→ Exercise objective:
Your answer should consist of the lines in the following data that contain "noshare".

→ Input for this task:
This design comes from an exercise in tuning for small area on the open sky130 flow, not from production work.
In this exercise RTL edits were held to simulation tests only and were not proved equivalent to the original.
No activity file was given, so power comes from the tool's default toggle rates.

==> inputs of 10-11 <==
==> flow/design.v <==
module combine(led1, led2, led3, led4, led5, led6, l_red, l_blue, sw0, sw1, btn, clk, rst);
    input sw0, sw1;
    input rst;
    input [3:0] btn;
    input clk;
    output [6:0] led1, led2;
    output [6:0] led3, led4;
    output [6:0] led5, led6;
    output l_red, l_blue;
    reg [3:0] e0;
    reg [2:0] pc, pq;
    wire [3:0] pn = btn & ~e0;
    wire pn_one = (pn == 4'b0001) | (pn == 4'b0010) | (pn == 4'b0100) | (pn == 4'b1000);
    wire [1:0] pn_idx = {pn[3] | pn[2], pn[3] | pn[1]};
    wire [2:0] pn_code = pn_one ? {1'b1, pn_idx} : {2'b00, |pn};
    reg sw0_l, sw1_l;       
    reg [1:0] cq;
    reg [2:0] c5;
    reg rph, bph;
    reg [2:0] rj, bj;
    reg [2:0] mode;
    reg sw1p;
    reg [4:0] hr;
    reg [5:0] mn, sc;
    reg [3:0] mm;
    reg [5:0] dd;
    reg [4:0] ahr;
    reg [5:0] amin;
    reg [4:0] ch;
    reg [5:0] cm, cs;
    reg cflag, tout;
    wire enb = cq[1] & cq[0] & c5[1] & ~c5[0];      
    wire any = pq[2] | pq[0];
    wire b3 = pq[2] & pq[1] & pq[0];
    wire b2 = pq[2] & pq[1] & ~pq[0];
    wire b1 = pq[2] & ~pq[1] & pq[0];
    wire b0 = pq[2] & ~pq[1] & ~pq[0];
    wire md0 = (mode == 3'd0), md1 = (mode == 3'd1), md2 = (mode == 3'd2), md3 = (mode == 3'd3);
    wire al = sw0_l & (hr == ahr) & (mn == amin);
    function h23;  input [4:0] h; h23 = h[4] & h[2] & h[1] & h[0]; endfunction
    function m59;  input [5:0] m; m59 = m[5] & m[4] & m[3] & m[1] & m[0]; endfunction
    function [4:0] hinc; input [4:0] h; hinc = h23(h) ? 5'd0 : h + 5'd1; endfunction
    function [4:0] hdec; input [4:0] h; hdec = (h == 5'd0) ? 5'd23 : h - 5'd1; endfunction
    function [5:0] minc; input [5:0] m; minc = m59(m) ? 6'd0 : m + 6'd1; endfunction
    function [5:0] mdec; input [5:0] m; mdec = (m == 6'd0) ? 6'd59 : m - 6'd1; endfunction
    wire tick = enb & ~any;
    wire sc59 = m59(sc), mn59 = m59(mn), mn0 = (mn == 6'd0);
    wire mn_up = (md0 & b1) | (tick & sc59);
    wire mn_dn = md0 & b0;
    wire hr_up = (md0 & (b3 | (b1 & mn59))) | (tick & sc59 & mn59);
    wire hr_dn = md0 & (b2 | (b0 & mn0));
    wire [5:0] n_sc = tick ? minc(sc) : sc;
    wire [4:0] hx = (any & md2) ? ahr : (any & md3) ? ch : hr;
    wire [5:0] mx = (any & md2) ? amin : (any & md3 & b2) ? cm : (any & md3) ? cs : mn;
    wire [4:0] h_inc = hinc(hx), h_dec = hdec(hx);
    wire [5:0] m_inc = minc(mx), m_dec = mdec(mx);
    wire [5:0] n_mn = mn_up ? m_inc : mn_dn ? m_dec : mn;
    wire [4:0] n_hr = hr_up ? h_inc : hr_dn ? h_dec : hr;
    wire mm0    = (mm == 4'd0);
    wire mm2    = ~mm[3] & ~mm[2] & mm[1] & ~mm[0];
    wire mm12   = mm[3] & mm[2];
    wire mm_le1 = ~mm[3] & ~mm[2] & ~mm[1];
    wire is31   = mm[3] ^ mm[0];                           
    wire is30   = ~(mm[3] ^ mm[0]) & (mm[3] | mm[2]);      
    wire dd_le1 = (dd <= 6'd1);
    wire eom = (is31 & (dd >= 6'd31)) | (mm2 & (dd >= 6'd28)) | (is30 & (dd >= 6'd30));
    wire som = is30 | (dd_le1 & ~mm0);                     
    wire midnight = h23(hr) & mn59 & sc59;
    wire day_up = md1 & (b1 | (~any & midnight));
    wire day_dn = md1 & b0;
    wire mm_up = (md1 & b3) | (day_up & eom);
    wire mm_dn = (md1 & b2) | (day_dn & som);
    wire [3:0] mm_inc = mm12 ? 4'd1 : mm + 4'd1;
    wire [3:0] mm_dec = mm_le1 ? 4'd12 : mm - 4'd1;
    wire [3:0] n_mm = mm_up ? mm_inc : mm_dn ? mm_dec : (md1 & mm0) ? 4'd1 : mm;
    reg [5:0] n_dd;
    always @* begin
        n_dd = dd;
        if (day_up) n_dd = eom ? 6'd1 : dd + 6'd1;
        else if (day_dn) begin
            if (is30) n_dd = 6'd30;
            else if (dd_le1 & mm2) n_dd = 6'd28;
            else if (dd_le1 & ~mm0) n_dd = 6'd31;
            else n_dd = dd - 6'd1;
        end else if (md1 & mm0) n_dd = 6'd1;
    end
    wire [4:0] n_ahr = (md2 & b3) ? h_inc : (md2 & b2) ? h_dec : ahr;
    wire [5:0] n_amin = (md2 & b1) ? m_inc : (md2 & b0) ? m_dec : amin;
    wire cz_s = (cs == 6'd0), cz_m = (cm == 6'd0), cz_h = (ch == 5'd0);
    wire dn = enb & cflag & ~(cz_s & cz_m & cz_h);
    wire [5:0] n_cs = dn ? (cz_s ? 6'd59 : cs - 6'd1) : (md3 & b1) ? m_inc : cs;
    wire [5:0] n_cm = (dn & cz_s) ? (cz_m ? 6'd59 : cm - 6'd1) : (md3 & b2) ? m_inc : cm;
    wire [4:0] n_ch = (dn & cz_s & cz_m) ? ch - 5'd1 : (md3 & b3) ? h_inc : ch;
    wire n_cflag = cflag ^ (md3 & b0);
    wire n_tout = enb ? (cflag & (tout | (cz_s & cz_m & cz_h))) : tout;
    wire [2:0] n_mode = (sw1_l != sw1p) ? ((mode >= 3'd5) ? 3'd0 : mode + 3'd1) : mode;
    always @(posedge clk) begin
        if (rst) begin
            e0 <= 4'd0; pc <= 3'd0; pq <= 3'd0;
            sw0_l <= 1'b0; sw1_l <= 1'b0;
            cq <= 2'd0; c5 <= 3'd0;
            rph <= 1'b0; rj <= 3'd0; bph <= 1'b0; bj <= 3'd0;
            mode <= 3'd0; sw1p <= 1'b0;
            hr <= 5'd0; mn <= 6'd0; sc <= 6'd0;
            mm <= 4'd0; dd <= 6'd0;
            ahr <= 5'd0; amin <= 6'd0;
            ch <= 5'd0; cm <= 6'd0; cs <= 6'd0; cflag <= 1'b0; tout <= 1'b0;
        end else begin
            e0 <= btn; pc <= pn_code; pq <= pc;
            sw0_l <= sw0; sw1_l <= sw1;
            cq <= {cq[0], ~cq[1]};
            c5 <= c5[2] ? 3'd0 : c5 + 3'd1;
            if (al) begin
                rj <= {rj[1], rj[0], ~rj[2]};
                rph <= rph ^ (~rj[2] & ~rj[0]);
            end
            if (n_tout) begin
                bj <= {bj[1], bj[0], ~bj[2]};
                bph <= bph ^ (~bj[2] & ~bj[0]);
            end
            mode <= n_mode; sw1p <= sw1_l;
            hr <= n_hr; mn <= n_mn; sc <= n_sc;
            mm <= n_mm; dd <= n_dd;
            ahr <= n_ahr; amin <= n_amin;
            ch <= n_ch; cm <= n_cm; cs <= n_cs; cflag <= n_cflag; tout <= n_tout;
        end
    end
    assign l_red  = rph;
    assign l_blue = bph;
    reg [5:0] v1, v2, v3;
    always @* begin
        case (mode)
            3'd0: begin v1 = {1'b0, hr}; v2 = mn; v3 = sc; end
            3'd1: begin v1 = {2'b0, mm}; v2 = dd; v3 = cs; end
            3'd2: begin v1 = {1'b0, ahr}; v2 = amin; v3 = cs; end
            default: begin v1 = {1'b0, ch}; v2 = cm; v3 = cs; end
        endcase
    end
    wire [3:0] t1 = v1 / 6'd10, u1 = v1 % 6'd10;
    wire [3:0] t2 = v2 / 6'd10, u2 = v2 % 6'd10;
    wire [3:0] t3 = v3 / 6'd10, u3 = v3 % 6'd10;
    reg [3:0] d1, d2, d3, d4, d5, d6;
    always @* begin
        d1 = t1; d2 = u1; d3 = t2; d4 = u2; d5 = t3; d6 = u3;
        case (mode)
            3'd1: begin d5 = 4'd2; d6 = 4'd4; end
            3'd2: begin d5 = 4'd2; d6 = 4'd2; end
            3'd4: begin d1 = 4'd4; d2 = 4'd4; d3 = 4'd4; d4 = 4'd4; d5 = 4'd4; d6 = 4'd4; end
            3'd5: begin d1 = 4'd8; d2 = 4'd8; d3 = 4'd8; d4 = 4'd8; d5 = 4'd8; d6 = 4'd8; end
            default: ;
        endcase
    end
    function [6:0] seg;
        input [3:0] d;
        case (d)
            4'd0: seg = 7'b0000001;
            4'd1: seg = 7'b1001111;
            4'd2: seg = 7'b0010010;
            4'd3: seg = 7'b0000110;
            4'd4: seg = 7'b1001100;
            4'd5: seg = 7'b0100100;
            4'd6: seg = 7'b0100000;
            4'd7: seg = 7'b0001111;
            4'd8: seg = 7'b0000000;
            4'd9: seg = 7'b0000100;
            default: seg = 7'b0000000;
        endcase
    endfunction
    assign led1 = seg(d1);
    assign led2 = seg(d2);
    assign led3 = seg(d3);
    assign led4 = seg(d4);
    assign led5 = seg(d5);
    assign led6 = seg(d6);
endmodule
==> flow/flow/run.sh <==
#!/bin/bash
# Own layout flow: the standard layout (standard.sh), except that
# * synthesis maps the logic with an area-oriented ABC script (area.abc:
#   three rounds of a 200-second &deepsyn AIG optimisation, each followed by
#   &nf area mapping) and without the platform's half/full adder cells.
#   &deepsyn is randomised, so synthesis runs four times in parallel with
#   different &deepsyn seeds and the layout continues from the run with the
#   smallest cell area. Synthesis is otherwise the standard flow's own script
#   (synth_recipe.tcl: synth -nofsm -noshare, flatten, renames), so the
#   registers keep the standard synthesis's names and cells;
# * every port still gets its buffer, but a small one (buf_1);
# * clock tree synthesis builds the tree from clkbuf_8 cells, without dummy loads.
# Each tool's output goes to a log here: synth_sN.log for synthesis run N,
# synth_pick.log for the choice, layout.log for the rest of the layout.
set -uo pipefail
W=$PWD
F=$W/flow
P=${FLOW_PLATFORM:-sky130hd}
SEEDS="0 7 23 61"
for s in $SEEDS; do
  sed "s/&deepsyn -T \([0-9]*\)/\&deepsyn -T \1 -S $s/" "$F/area.abc" > "$W/area_s$s.abc"
  AREA_ABC_SCRIPT="$W/area_s$s.abc" make -C "$FLOW_HOME" DESIGN_CONFIG="$W/config.mk" \
    WORK_HOME="$W/orfs_s$s" CLKGATE_MAP_FILE= SYNTH_SCRIPT="$F/synth.tcl" ADDER_MAP_FILE= \
    synth > "$W/synth_s$s.log" 2>&1 &
done
wait
best=""
bestarea=""
for s in $SEEDS; do
  stat="$W/orfs_s$s/reports/$P/combine/base/synth_stat.txt"
  [[ -f "$stat" && -f "$W/orfs_s$s/results/$P/combine/base/1_synth.odb" ]] || continue
  area=$(sed -n "s/.*Chip area for module .*: *//p" "$stat" | head -1)
  echo "seed $s: area $area" >> "$W/synth_pick.log"
  if [[ -z "$best" ]] || awk -v a="$area" -v b="$bestarea" 'BEGIN { exit !(a < b) }'; then
    best=$s
    bestarea=$area
  fi
done
if [[ -z "$best" ]]; then
  echo "no synthesis run finished" >> "$W/synth_pick.log"
  exit 1
fi
echo "picked seed $best (area $bestarea)" >> "$W/synth_pick.log"
mv "$W/orfs_s$best" "$W/orfs"
set -e
bash "$W/standard.sh" ADDER_MAP_FILE= \
  "BUFFER_PORTS_ARGS=-buffer_cell sky130_fd_sc_hd__buf_1" \
  "CTS_ARGS=-sink_clustering_enable -repair_clock_nets -dont_use_dummy_load -buf_list sky130_fd_sc_hd__clkbuf_8" \
  > "$W/layout.log" 2>&1
==> flow/flow/area.abc <==
strash
&get -n
&fraig -x
&deepsyn -T 200
&put
strash
&get -n
&dch -f
&nf -R 1000
&put
strash
&get -n
&deepsyn -T 200
&put
strash
&get -n
&dch -f
&nf -R 1000
&put
strash
&get -n
&deepsyn -T 200
&put
strash
&get -n
&dch -f
&nf -R 1000
&put
topo
==> flow/flow/synth.tcl <==
# synth_recipe.tcl with the final ABC mapping run on the script in $AREA_ABC_SCRIPT
proc synth {args} { yosys synth -nofsm -noshare {*}$args }
proc abc {args} {
  set i [lsearch -exact $args -script]
  if { $i >= 0 && [info exists ::env(AREA_ABC_SCRIPT)] } {
    set f [open $::env(AREA_ABC_SCRIPT) r]
    set s [string trim [read $f]]
    close $f
    lset args [expr { $i + 1 }] "+[join [split $s "\n"] ";"]"
  }
  yosys abc {*}$args
}
source $::env(SCRIPTS_DIR)/synth.tcl
# left out here: clear keep_hierarchy, flatten, clean up, hide names made inside functions, write 1_2_yosys.v
==> flow/standard.sh <==
#!/bin/bash
# synth_recipe.tcl (not shown) runs the flow's synth.tcl, then flattens the netlist and writes it again
# the make line also repeats each setting of config.mk as NAME=value (left out here)
make -C /OpenROAD-flow-scripts/flow DESIGN_CONFIG=/design/flow/config.mk WORK_HOME=/design/flow/orfs CLKGATE_MAP_FILE= SYNTH_SCRIPT=/design/flow/synth_recipe.tcl "${@:-finish}"
==> flow/config.mk <==
export PLATFORM = sky130hd
export DESIGN_NAME = combine
export DESIGN_NICKNAME = combine
export VERILOG_FILES = /design/flow/design.v
export SDC_FILE = /design/flow/constraint.sdc
export NUM_CORES = 4
export LEC_CHECK = 0
export CAP_MARGIN = 20
export CORE_MARGIN = 2
export CORE_UTILIZATION = 40
export SLEW_MARGIN = 20
==> flow/constraint.sdc <==
create_clock -name core_clock -period 8.0 [get_ports {clk}]
set_input_delay 1.6000 -clock core_clock [delete_from_list [all_inputs] [get_ports {clk}]]
set_output_delay 1.6000 -clock core_clock [all_outputs]
set_load 0.01 [all_outputs]
==> 10-21 (differences from 10-11) <==
--- a/flow/design.v
+++ b/flow/design.v
@@ -15,6 +15,5 @@
     wire [2:0] pn_code = pn_one ? {1'b1, pn_idx} : {2'b00, |pn};
     reg sw0_l, sw1_l;       
-    reg [1:0] cq;
-    reg [2:0] c5;
+    reg [4:0] cnt;          
     reg rph, bph;
     reg [2:0] rj, bj;
@@ -30,5 +29,5 @@
     reg [5:0] cm, cs;
     reg cflag, tout;
-    wire enb = cq[1] & cq[0] & c5[1] & ~c5[0];      
+    wire enb = (cnt == 5'd2);      
     wire any = pq[2] | pq[0];
     wire b3 = pq[2] & pq[1] & pq[0];
@@ -99,5 +98,5 @@
             e0 <= 4'd0; pc <= 3'd0; pq <= 3'd0;
             sw0_l <= 1'b0; sw1_l <= 1'b0;
-            cq <= 2'd0; c5 <= 3'd0;
+            cnt <= 5'd0;
             rph <= 1'b0; rj <= 3'd0; bph <= 1'b0; bj <= 3'd0;
             mode <= 3'd0; sw1p <= 1'b0;
@@ -109,13 +108,12 @@
             e0 <= btn; pc <= pn_code; pq <= pc;
             sw0_l <= sw0; sw1_l <= sw1;
-            cq <= {cq[0], ~cq[1]};
-            c5 <= c5[2] ? 3'd0 : c5 + 3'd1;
+            cnt <= (cnt >= 5'd19) ? 5'd0 : cnt + 5'd1;
             if (al) begin
-                rj <= {rj[1], rj[0], ~rj[2]};
-                rph <= rph ^ (~rj[2] & ~rj[0]);
+                rj <= (rj == 3'd5) ? 3'd0 : rj + 3'd1;
+                rph <= rph ^ (rj == 3'd0);
             end
             if (n_tout) begin
-                bj <= {bj[1], bj[0], ~bj[2]};
-                bph <= bph ^ (~bj[2] & ~bj[0]);
+                bj <= (bj == 3'd5) ? 3'd0 : bj + 3'd1;
+                bph <= bph ^ (bj == 3'd0);
             end
             mode <= n_mode; sw1p <= sw1_l;
==> flow/flow/run.sh (replaced) <==
#!/bin/bash
# Own layout flow: the standard layout (standard.sh), except that
# * synthesis maps the logic with an area-oriented ABC script (area.abc:
#   three rounds of a 200-second &deepsyn AIG optimisation, each followed
#   by &nf area mapping) and
#   without the platform's half/full adder cells. Synthesis is otherwise
#   the standard flow's own script (synth_recipe.tcl: synth -nofsm -noshare, flatten,
#   renames), so the registers keep the standard synthesis's names and cells;
# * every port still gets its buffer, but a small one (buf_1);
# * clock tree synthesis builds the tree from clkbuf_8 cells, without dummy loads.
set -euo pipefail
W=$PWD
F=$W/flow
export AREA_ABC_SCRIPT=$F/area.abc
make -C "$FLOW_HOME" DESIGN_CONFIG="$W/config.mk" WORK_HOME="$W/orfs" CLKGATE_MAP_FILE= \
  SYNTH_SCRIPT="$F/synth.tcl" ADDER_MAP_FILE= synth > "$W/synth.log" 2>&1
bash "$W/standard.sh" ADDER_MAP_FILE= \
  "BUFFER_PORTS_ARGS=-buffer_cell sky130_fd_sc_hd__buf_1" \
  "CTS_ARGS=-sink_clustering_enable -repair_clock_nets -dont_use_dummy_load -buf_list sky130_fd_sc_hd__clkbuf_8" \
  > "$W/layout.log" 2>&1
==> qor.csv <==
metric,value,unit
pre-CTS setup slack,2.42,ns
multi-input gate share of total cell area,59.4,%
met2 usage,39.0,%
post-DP HPWL,12600,um
DR WL met2,7800,um
Pleak,2.13,nW
Post-Syn Area,5210,um^2
fraction of area in clock buffers and inverters,2.15,%
combinational power share,33.3,%
run status,no timing/DRC/antenna violations,
Avg Vias per Cell,5.89,
Critical Path Slowest Stage Cell,nor2_1,
worst setup path startpoint,mode[0],
min cycle time layout,6.06,ns
Die H,118,um
Pre-antenna DRT Iters,7,
-- figures above: 10-21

→ Finished task:
#   (synth_recipe.tcl: synth -nofsm -noshare, flatten, renames), so the
proc synth {args} { yosys synth -nofsm -noshare {*}$args }
#   the standard flow's own script (synth_recipe.tcl: synth -nofsm -noshare, flatten,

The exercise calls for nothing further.